● **AVAILABLE DATA**:
`src/rtl/ssd_pkg.sv`:
```
// Shared types, constants and the digit-to-segment function for the
// seven-segment serializer. No dependencies.
`default_nettype none

package ssd_pkg;

	localparam int unsigned VALUE_W     = 16;
	localparam int unsigned MASK_W      = 4;
	localparam int unsigned SEG_W       = 8;
	localparam int unsigned SEG_DP_BIT  = 7;

	// Quotient by ten as (x * RECIP_10) >> RECIP_SHIFT, exact for x < 43699.
	localparam int unsigned RECIP_10    = 52429;
	localparam int unsigned RECIP_W     = 16;
	localparam int unsigned RECIP_SHIFT = 19;

	typedef logic [3:0]       bcd_t;
	typedef logic [SEG_W-1:0] seg_t;

	function automatic int unsigned pow10(input int unsigned n);
		int unsigned p;
		p = 1;
		for (int unsigned i = 0; i < n; i++) begin
			p = p * 10;
		end
		return p;
	endfunction

	// Active-low common-anode patterns; segment a is bit 0, the point is bit 7.
	function automatic seg_t seg_pattern(input bcd_t d);
		seg_t s;
		unique case (d)
			4'd0:    s = 8'hC0;
			4'd1:    s = 8'hF9;
			4'd2:    s = 8'hA4;
			4'd3:    s = 8'hB0;
			4'd4:    s = 8'h99;
			4'd5:    s = 8'h92;
			4'd6:    s = 8'h82;
			4'd7:    s = 8'hF8;
			4'd8:    s = 8'h80;
			4'd9:    s = 8'h90;
			default: s = 8'hFF;
		endcase
		return s;
	endfunction

endpackage

`default_nettype wire

```
`src/rtl/ssd_if.sv`:
```
// Request channels of the serializer: the number going in and the serial bits
// coming out. Depends on ssd_pkg for the value width.
`default_nettype none

interface ssd_value_if;
	logic                         valid;
	logic                         ready;
	logic [ssd_pkg::VALUE_W-1:0]  value;

	modport source (output valid, output value, input ready);
	modport sink   (input valid, input value, output ready);
endinterface

interface ssd_bit_if;
	logic valid;
	logic ready;
	logic serial_bit;
	logic latch_strobe;

	modport source (output valid, output serial_bit, output latch_strobe, input ready);
	modport sink   (input valid, input serial_bit, input latch_strobe, output ready);
endinterface

`default_nettype wire

```
`src/rtl/ssd_encode.sv`:
```
// Encoding pipeline: saturation, one decimal digit per stage, and the
// segment pattern stage. Depends on ssd_pkg and ssd_if.
`default_nettype none

module ssd_encode #(
	parameter int unsigned DIGITS = 4
) (
	input  wire logic                        clk,
	input  wire logic                        arst_n,
	ssd_value_if.sink                        value_ch,
	input  wire logic [ssd_pkg::MASK_W-1:0]  point_mask,
	output logic                             pat_valid,
	input  wire logic                        pat_ready,
	output logic [8*DIGITS-1:0]              pattern
);
	import ssd_pkg::*;

	localparam int unsigned LIMIT = pow10(DIGITS) - 1;
	localparam int unsigned VW    = $clog2(LIMIT + 1);
	localparam int unsigned PW    = VW + RECIP_W;

	typedef bcd_t digits_t [DIGITS];

	logic          adv;

	logic          valid_s1;
	logic [VW-1:0] value_s1;

	logic          valid_s2  [DIGITS];
	logic [VW-1:0] quot_s2   [DIGITS];
	digits_t       digits_s2 [DIGITS];

	logic          in_valid  [DIGITS];
	logic [VW-1:0] in_quot   [DIGITS];
	digits_t       in_digits [DIGITS];

	logic                valid_s3;
	logic [8*DIGITS-1:0] pattern_s3;

	// The whole pipe moves together; it holds only while the pattern waits.
	assign adv            = !valid_s3 || pat_ready;
	assign value_ch.ready = adv;

	always_ff @(posedge clk or negedge arst_n) begin
		if (!arst_n) begin
			valid_s1 <= 1'b0;
		end else if (adv) begin
			valid_s1 <= value_ch.valid;
		end
	end

	always_ff @(posedge clk) begin
		if (adv) begin
			if (value_ch.value > VALUE_W'(LIMIT)) begin
				value_s1 <= VW'(LIMIT);
			end else begin
				value_s1 <= value_ch.value[VW-1:0];
			end
		end
	end

	for (genvar k = 0; k < DIGITS; k++) begin : g_digit
		logic [PW-1:0] prod;
		logic [VW-1:0] quot;
		logic [VW-1:0] tens;
		digits_t       next_digits;

		if (k == 0) begin : g_first
			always_comb begin
				in_valid[k]  = valid_s1;
				in_quot[k]   = value_s1;
				in_digits[k] = '{default: '0};
			end
		end else begin : g_next
			always_comb begin
				in_valid[k]  = valid_s2[k-1];
				in_quot[k]   = quot_s2[k-1];
				in_digits[k] = digits_s2[k-1];
			end
		end

		assign prod = PW'(in_quot[k]) * PW'(RECIP_10);
		assign quot = VW'(prod >> RECIP_SHIFT);
		assign tens = VW'({quot, 3'b000}) + VW'({quot, 1'b0});

		always_comb begin
			next_digits    = in_digits[k];
			next_digits[k] = bcd_t'(in_quot[k] - tens);
		end

		always_ff @(posedge clk or negedge arst_n) begin
			if (!arst_n) begin
				valid_s2[k] <= 1'b0;
			end else if (adv) begin
				valid_s2[k] <= in_valid[k];
			end
		end

		always_ff @(posedge clk) begin
			if (adv) begin
				quot_s2[k]   <= quot;
				digits_s2[k] <= next_digits;
			end
		end
	end

	// Units byte lands in the top byte so that it leaves the shifter first.
	always_ff @(posedge clk or negedge arst_n) begin
		if (!arst_n) begin
			valid_s3 <= 1'b0;
		end else if (adv) begin
			valid_s3 <= valid_s2[DIGITS-1];
		end
	end

	always_ff @(posedge clk) begin
		if (adv) begin
			for (int k = 0; k < DIGITS; k++) begin
				pattern_s3[SEG_W*(DIGITS-1-k) +: SEG_W] <=
					seg_pattern(digits_s2[DIGITS-1][k]) &
					~(seg_t'(point_mask[k]) << SEG_DP_BIT);
			end
		end
	end

	assign pat_valid = valid_s3;
	assign pattern   = pattern_s3;

endmodule

`default_nettype wire

```
`src/rtl/four_digit_seven_segment_serializer_core.sv`:
```
// Top level of the seven-segment serializer: decimal point mask register,
// encoding pipeline and output shift register. Depends on ssd_pkg, ssd_if
// and ssd_encode.
// A value passes the saturation, digit and pattern stages and the output shift
// register before its first serial bit is valid; its 8*DIGITS bits then follow
// one per cycle while bit_ch.ready is high; the single output shifter paces values.
// Reset clears all valid bits and the bit counter and sets the point mask to 2.
`default_nettype none

module four_digit_seven_segment_serializer_core #(
	parameter int unsigned DIGITS = 4
) (
	input  wire logic                        clk,
	input  wire logic                        arst_n,
	ssd_value_if.sink                        value_ch,
	ssd_bit_if.source                        bit_ch,
	input  wire logic                        cfg_we,
	input  wire logic [ssd_pkg::MASK_W-1:0]  cfg_wdata
);
	import ssd_pkg::*;

	localparam int unsigned NBITS = 8 * DIGITS;
	localparam int unsigned CW    = $clog2(NBITS + 1);

	logic [MASK_W-1:0] point_mask_q;
	logic              pat_valid;
	logic              pat_ready;
	logic [NBITS-1:0]  pattern;
	logic [NBITS-1:0]  shift_q;
	logic [CW-1:0]     bits_left_q;
	logic              out_take;
	logic              load;

	always_ff @(posedge clk or negedge arst_n) begin
		if (!arst_n) begin
			point_mask_q <= MASK_W'(2);
		end else if (cfg_we) begin
			point_mask_q <= cfg_wdata;
		end
	end

	ssd_encode #(
		.DIGITS (DIGITS)
	) u_encode (
		.clk        (clk),
		.arst_n     (arst_n),
		.value_ch   (value_ch),
		.point_mask (point_mask_q),
		.pat_valid  (pat_valid),
		.pat_ready  (pat_ready),
		.pattern    (pattern)
	);

	// A new pattern loads when the shifter is empty or its last bit is taken now.
	assign out_take  = bit_ch.valid && bit_ch.ready;
	assign pat_ready = (bits_left_q == '0) || ((bits_left_q == CW'(1)) && bit_ch.ready);
	assign load      = pat_valid && pat_ready;

	always_ff @(posedge clk or negedge arst_n) begin
		if (!arst_n) begin
			bits_left_q <= '0;
		end else if (load) begin
			bits_left_q <= CW'(NBITS);
		end else if (out_take) begin
			bits_left_q <= bits_left_q - CW'(1);
		end
	end

	always_ff @(posedge clk) begin
		if (load) begin
			shift_q <= pattern;
		end else if (out_take) begin
			shift_q <= {shift_q[NBITS-2:0], 1'b0};
		end
	end

	assign bit_ch.valid        = (bits_left_q != '0);
	assign bit_ch.serial_bit   = shift_q[NBITS-1];
	assign bit_ch.latch_strobe = (bits_left_q == CW'(1));

endmodule

`default_nettype wire
```
`src/flat_wrapper.sv`:
```
// flat-port wrapper written by rule: the top's interface ports become plain ports
module four_digit_seven_segment_serializer_core_flat import ssd_pkg::*;
#(
	parameter int unsigned DIGITS = 4
)
  (clk, arst_n, cfg_we, cfg_wdata, value_ch_valid, value_ch_value, value_ch_ready, bit_ch_valid, bit_ch_serial_bit, bit_ch_latch_strobe, bit_ch_ready);
  ssd_value_if value_ch_i ();
  ssd_bit_if bit_ch_i ();
  input  wire logic clk;
  input  wire logic arst_n;
  input  wire logic cfg_we;
  input  wire logic [ssd_pkg::MASK_W-1:0] cfg_wdata;
  input wire logic [$bits(value_ch_i.valid)-1:0] value_ch_valid;
  input wire logic [$bits(value_ch_i.value)-1:0] value_ch_value;
  output wire logic [$bits(value_ch_i.ready)-1:0] value_ch_ready;
  output wire logic [$bits(bit_ch_i.valid)-1:0] bit_ch_valid;
  output wire logic [$bits(bit_ch_i.serial_bit)-1:0] bit_ch_serial_bit;
  output wire logic [$bits(bit_ch_i.latch_strobe)-1:0] bit_ch_latch_strobe;
  input wire logic [$bits(bit_ch_i.ready)-1:0] bit_ch_ready;
  assign value_ch_i.valid = value_ch_valid;
  assign value_ch_i.value = value_ch_value;
  assign value_ch_ready = value_ch_i.ready;
  assign bit_ch_valid = bit_ch_i.valid;
  assign bit_ch_serial_bit = bit_ch_i.serial_bit;
  assign bit_ch_latch_strobe = bit_ch_i.latch_strobe;
  assign bit_ch_i.ready = bit_ch_ready;
  four_digit_seven_segment_serializer_core #(.DIGITS(DIGITS)) u_core (.clk(clk), .arst_n(arst_n), .value_ch(value_ch_i), .bit_ch(bit_ch_i), .cfg_we(cfg_we), .cfg_wdata(cfg_wdata));
endmodule
```
`config.mk`:
```
export PLATFORM = sky130hd
export DESIGN_NAME = four_digit_seven_segment_serializer_core_flat
export DESIGN_NICKNAME = d
export VERILOG_FILES = /design/src/rtl/ssd_pkg.sv /design/src/rtl/ssd_if.sv /design/src/rtl/ssd_encode.sv /design/src/rtl/four_digit_seven_segment_serializer_core.sv /design/src/flat_wrapper.sv
export SDC_FILE = /design/constraint.sdc
export NUM_CORES = 1
export LEC_CHECK = 0
export BUFFER_PORTS_ARGS = -buffer_cell sky130_fd_sc_hd__buf_2
export CAP_MARGIN = 25
export CORE_MARGIN = 1
export CORE_UTILIZATION = 35
export DETAILED_ROUTE_END_ITERATION = 10
export PLACE_DENSITY_LB_ADDON = 0.25
export SETUP_SLACK_MARGIN = 0.3
export SKIP_LAST_GASP = 1
export SLEW_MARGIN = 40
export SYNTH_ARGS = -nofsm -noshare
export SYNTH_HDL_FRONTEND = slang
export SYNTH_SLANG_ARGS = --single-unit
```
`constraint.sdc`:
```
create_clock -name clk -period 7.9 [get_ports clk]
set_input_delay 1.185 -clock clk [delete_from_list [all_inputs] [get_ports clk]]
set_output_delay 1.185 -clock clk [all_outputs]
set_load 0.02 [all_outputs]
```
==> out/results.tsv <==
stage	metric	value	unit
place	portBuffers	28	
synthesis	synth_top_cell_by_area	ha_1	
detailed_routing	drt_iter0_markers	364	
synthesis	syn_area_per_cell	11.5	sq um
finish	final_cell_mix	359 x ha_1, 298 x inv_1, 148 x edfxtp_1	
detailed_routing	vias	9408	
clock_network	path_clk_slew	0.07	ns
setup_path	reg2reg_to	u_core.u_encode.digits_s2[2][7]	
finish	fin_nets	1976	
floorplan	ios	29	
synthesis	ys_seq_elements	164	
global_route	antenna_found_initial	0	
floorplan	die-area	47100	sq um
detailed_routing	drc_errors	0	
sta	worst_slack	2.01	ns
clock_network	hold_buffers	0	
synthesis	yosysTopAreaCellShare	27.7	%
place	dp_hpwl	23300	um
sta	fin_setup_tns	0	ns
floorplan	num_rows	78	
clock_network	h-tree-depth	4	
setup_path	endpoint_kind	flop	
clock_network	postCtsSetupBuffers	0	
detailed_routing	ant_nets	0	
setup_path	worstPathRequired	8.09	ns
finish	diodes	0	
finish	final_common_cell	ha_1	
worst_hold_path	hold_depth	0	
detailed_routing	wl	28100	um
synthesis	synth_edf_count	148	
sta	hold_ws	0.413	ns
worst_hold_path	hp-class	reg2reg	
synthesis	syn_area	16200	sq um
place	post-place-ws	1.98	ns
global_route	grt_overflow_total	0	
sta	period_minus_slack	5.89	ns
sta	slew_headroom	54.3	%
synthesis	yosysWarnings	0	
detailed_routing	viasPerCell	4.57	
setup_path	slowest_delay	0.52	ns
worst_hold_path	hold-path-endpoint	u_core.u_encode.digits_s2[2][15]	
clock_network	tritoncts	done	
clock_network	cts_sinks	164	
floorplan	start_util	35.6	%
detailed_routing	dr.pass1.iters	5	
finish	multi_input_area	10200	sq um
floorplan	die_x	217	um
global_route	grt_max_degree	75	
job	cap_violations	0	
sta	rsz0062_at_grt	false	
setup_path	r2r_cells	22	
worst_hold_path	hold_start	u_core.u_encode.digits_s2[1][15]	
floorplan	die_h	217	um
global_route	grt_usage	12.8	%
clock_network	ctsResizeCount	0	
global_route	grt_pass1_vias	10200	
synthesis	postSynth.asyncResetShare	9.76	%
floorplan	design.core.area	45500	sq um
synthesis	ys_types	52	
synthesis	syn-num-nets	1934	
synthesis	synth_top_flop_cell	edfxtp_1	
setup_path	r2r-start	u_core.u_encode.quot_s2[1][3]	
run_status	status	finished, final reports clean	
setup_path	crit_path_top_delay_cell	fa_1	
setup_path	worstPathCellList	inv_1 -> ha_1 -> inv_1 -> ha_1 -> fa_1 -> fa_1 -> inv_1 -> fa_1 -> fa_1 -> inv_1 -> ha_1 -> and4_1 -> a221oi_1 -> o21ai_0 -> nand2_1 -> nor2_1 -> nor3_1 -> xnor2_1 -> ha_1 -> a211o_1 -> a21oi_1 -> xnor2_1	
setup_path	crit_type	reg2reg	
sta	max_freq	170	MHz
sta	final-hold-violation-count	0	
clock_network	cts_buffers	17	
clock_network	insertion_delay	0.44	ns
setup_path	critPathArrivalTime	6.08	ns
finish	seqCellArea	4850	sq um
setup_path	critical_path.startpoint_type	flop	
clock_network	clockBufferDepth	2	
setup_path	cp_max_fo	5	
clock_network	root_buffer	clkbuf_16	
finish	drive_above_1_share	8.02	%
detailed_routing	routedWlPerCell	13.6	um
finish	area_growth	9.31	%
synthesis	synth_area_leaders	ha_1 28%, edfxtp_1 27%, fa_1 18%	
place	place.gp.congestion	0.819	
global_route	grt_pass1_wl	48600	um
sta	maxSlewViolCount	0	
sta	min_period_over_period	74.6	%
setup_path	r2r_slack	2.01	ns
sta	skew	0.0137	ns
synthesis	synthCells	1404	
finish	nFillCells	4410	
sta	setup_viol	0	
synthesis	seq_area_frac_synth	29.9	%
sta	worst_slew_pin_slew	0.685	ns
cells by family after synthesis:
| kind of cell | share of synthesized area [%] |
|---|---|
| fa+ha+maj | 45.8 |
| buf+inv | 7.15 |
| simple gates | 5.54 |
| flops | 29.9 |
| compound gates | 5.72 |
| xor+xnor | 3.30 |
| mux | 2.57 |
per-layer routing:
layer  track usage [%]  vias up  wire length, um
met3              2.35       30              604
met1              16.4     4503            13400
met2              22.2       77            13700
li1                  -     4798                -
met5                 0        -                0
met4              3.38        0              414
state kept, by name, indices dropped and copies added, names as in the netlist:
| signal | flops |
|---|---|
| u_core.u_encode.valid_s2 | 1 |
| u_core.u_encode.quot_s2 | 30 |
| u_core.u_encode.value_s1 | 14 |
| u_core.u_encode.pat_valid | 1 |
| u_core.bits_left_q | 6 |
| u_core.u_encode.in_valid | 3 |
| u_core.shift_q | 32 |
| u_core.u_encode.valid_s1 | 1 |
| u_core.u_encode.digits_s2 | 40 |
| u_core.point_mask_q | 4 |
| u_core.u_encode.pattern | 32 |
worst max path at each step:
stage	startpoint	to	depth (start not counted)
4_1_cts	u_core.u_encode.quot_s2[1][3]	u_core.u_encode.digits_s2[2][7]	22
6_report	u_core.u_encode.quot_s2[1][3]	u_core.u_encode.digits_s2[2][7]	22
5_1_grt	u_core.u_encode.quot_s2[1][3]	u_core.u_encode.digits_s2[2][7]	22
3_3_place_gp	u_core.u_encode.quot_s2[1][3]	u_core.u_encode.digits_s2[2][7]	22
3_5_place_dp	u_core.u_encode.quot_s2[1][3]	u_core.u_encode.digits_s2[2][7]	22
2_1_floorplan	bit_ch_ready	u_core.u_encode.in_valid[0]	3
cell type report:
type / instances / area share, %
inverter: 298 / 6.32
timing repair buffer: 32 / 0.983
tap: 600 / 4.24
clock inverter: 13 / 0.912
multi-input combinational: 933 / 57.7
clock buffer: 19 / 2.50
sequential: 164 / 27.4
stage by stage:
step / cells / area [sq um] / util (%)
global route: 2059 / 17700 / 38.9
floorplan: 1404 / 16200 / -
global placement: 2027 / 17100 / 37.6
detailed placement: 2027 / 17100 / 37.6
CTS: 2059 / 17700 / 38.9
finish: 2059 / 17700 / 38.9
worst max-delay path: cells and delay by family, from the launching register on:
family | cells | cell delay (ns)
adder cells (fa/ha/maj) | 8 | 3.13
AO/OA/AOI/OAI | 4 | 0.96
AND/OR/NAND/NOR | 4 | 0.55
flip-flops | 1 | 0.49
XOR/XNOR | 2 | 0.29
buffers and inverters | 4 | 0.23
synthesized netlist by cell type (2+ instances only):
master	n
ha_1	359
inv_1	298
edfxtp_1	148
fa_1	146
nor2_1	61
a21oi_1	46
xnor2_1	45
mux2_2	36
nand2_1	36
o21ai_0	28
nand2b_1	19
xor2_1	16
a21o_1	15
dfrtp_1	15
nor3_1	13
and2_1	12
or2_2	11
nand3_1	10
a211oi_1	8
o21a_1	8
nand4_1	6
nor2b_1	6
a221oi_1	5
a31oi_1	5
clkbuf_1	5
o31ai_1	5
a22oi_1	4
buf_2	4
nor4_1	4
a41oi_1	3
or3_1	3
a211o_1	2
and3_1	2
o21bai_1	2
Power is left out: the tool's default activity adds up to more than one toggle a clock period on the data nets, which glitch-free logic cannot reach.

● **WHAT IS NEEDED**:
Check each line of the listing above. Copy the ones with the word "NBITS".

● **EXERCISE OUTPUT**:
	localparam int unsigned NBITS = 8 * DIGITS;
	localparam int unsigned CW    = $clog2(NBITS + 1);
	logic [NBITS-1:0]  pattern;
	logic [NBITS-1:0]  shift_q;
			bits_left_q <= CW'(NBITS);
			shift_q <= {shift_q[NBITS-2:0], 1'b0};
	assign bit_ch.serial_bit   = shift_q[NBITS-1];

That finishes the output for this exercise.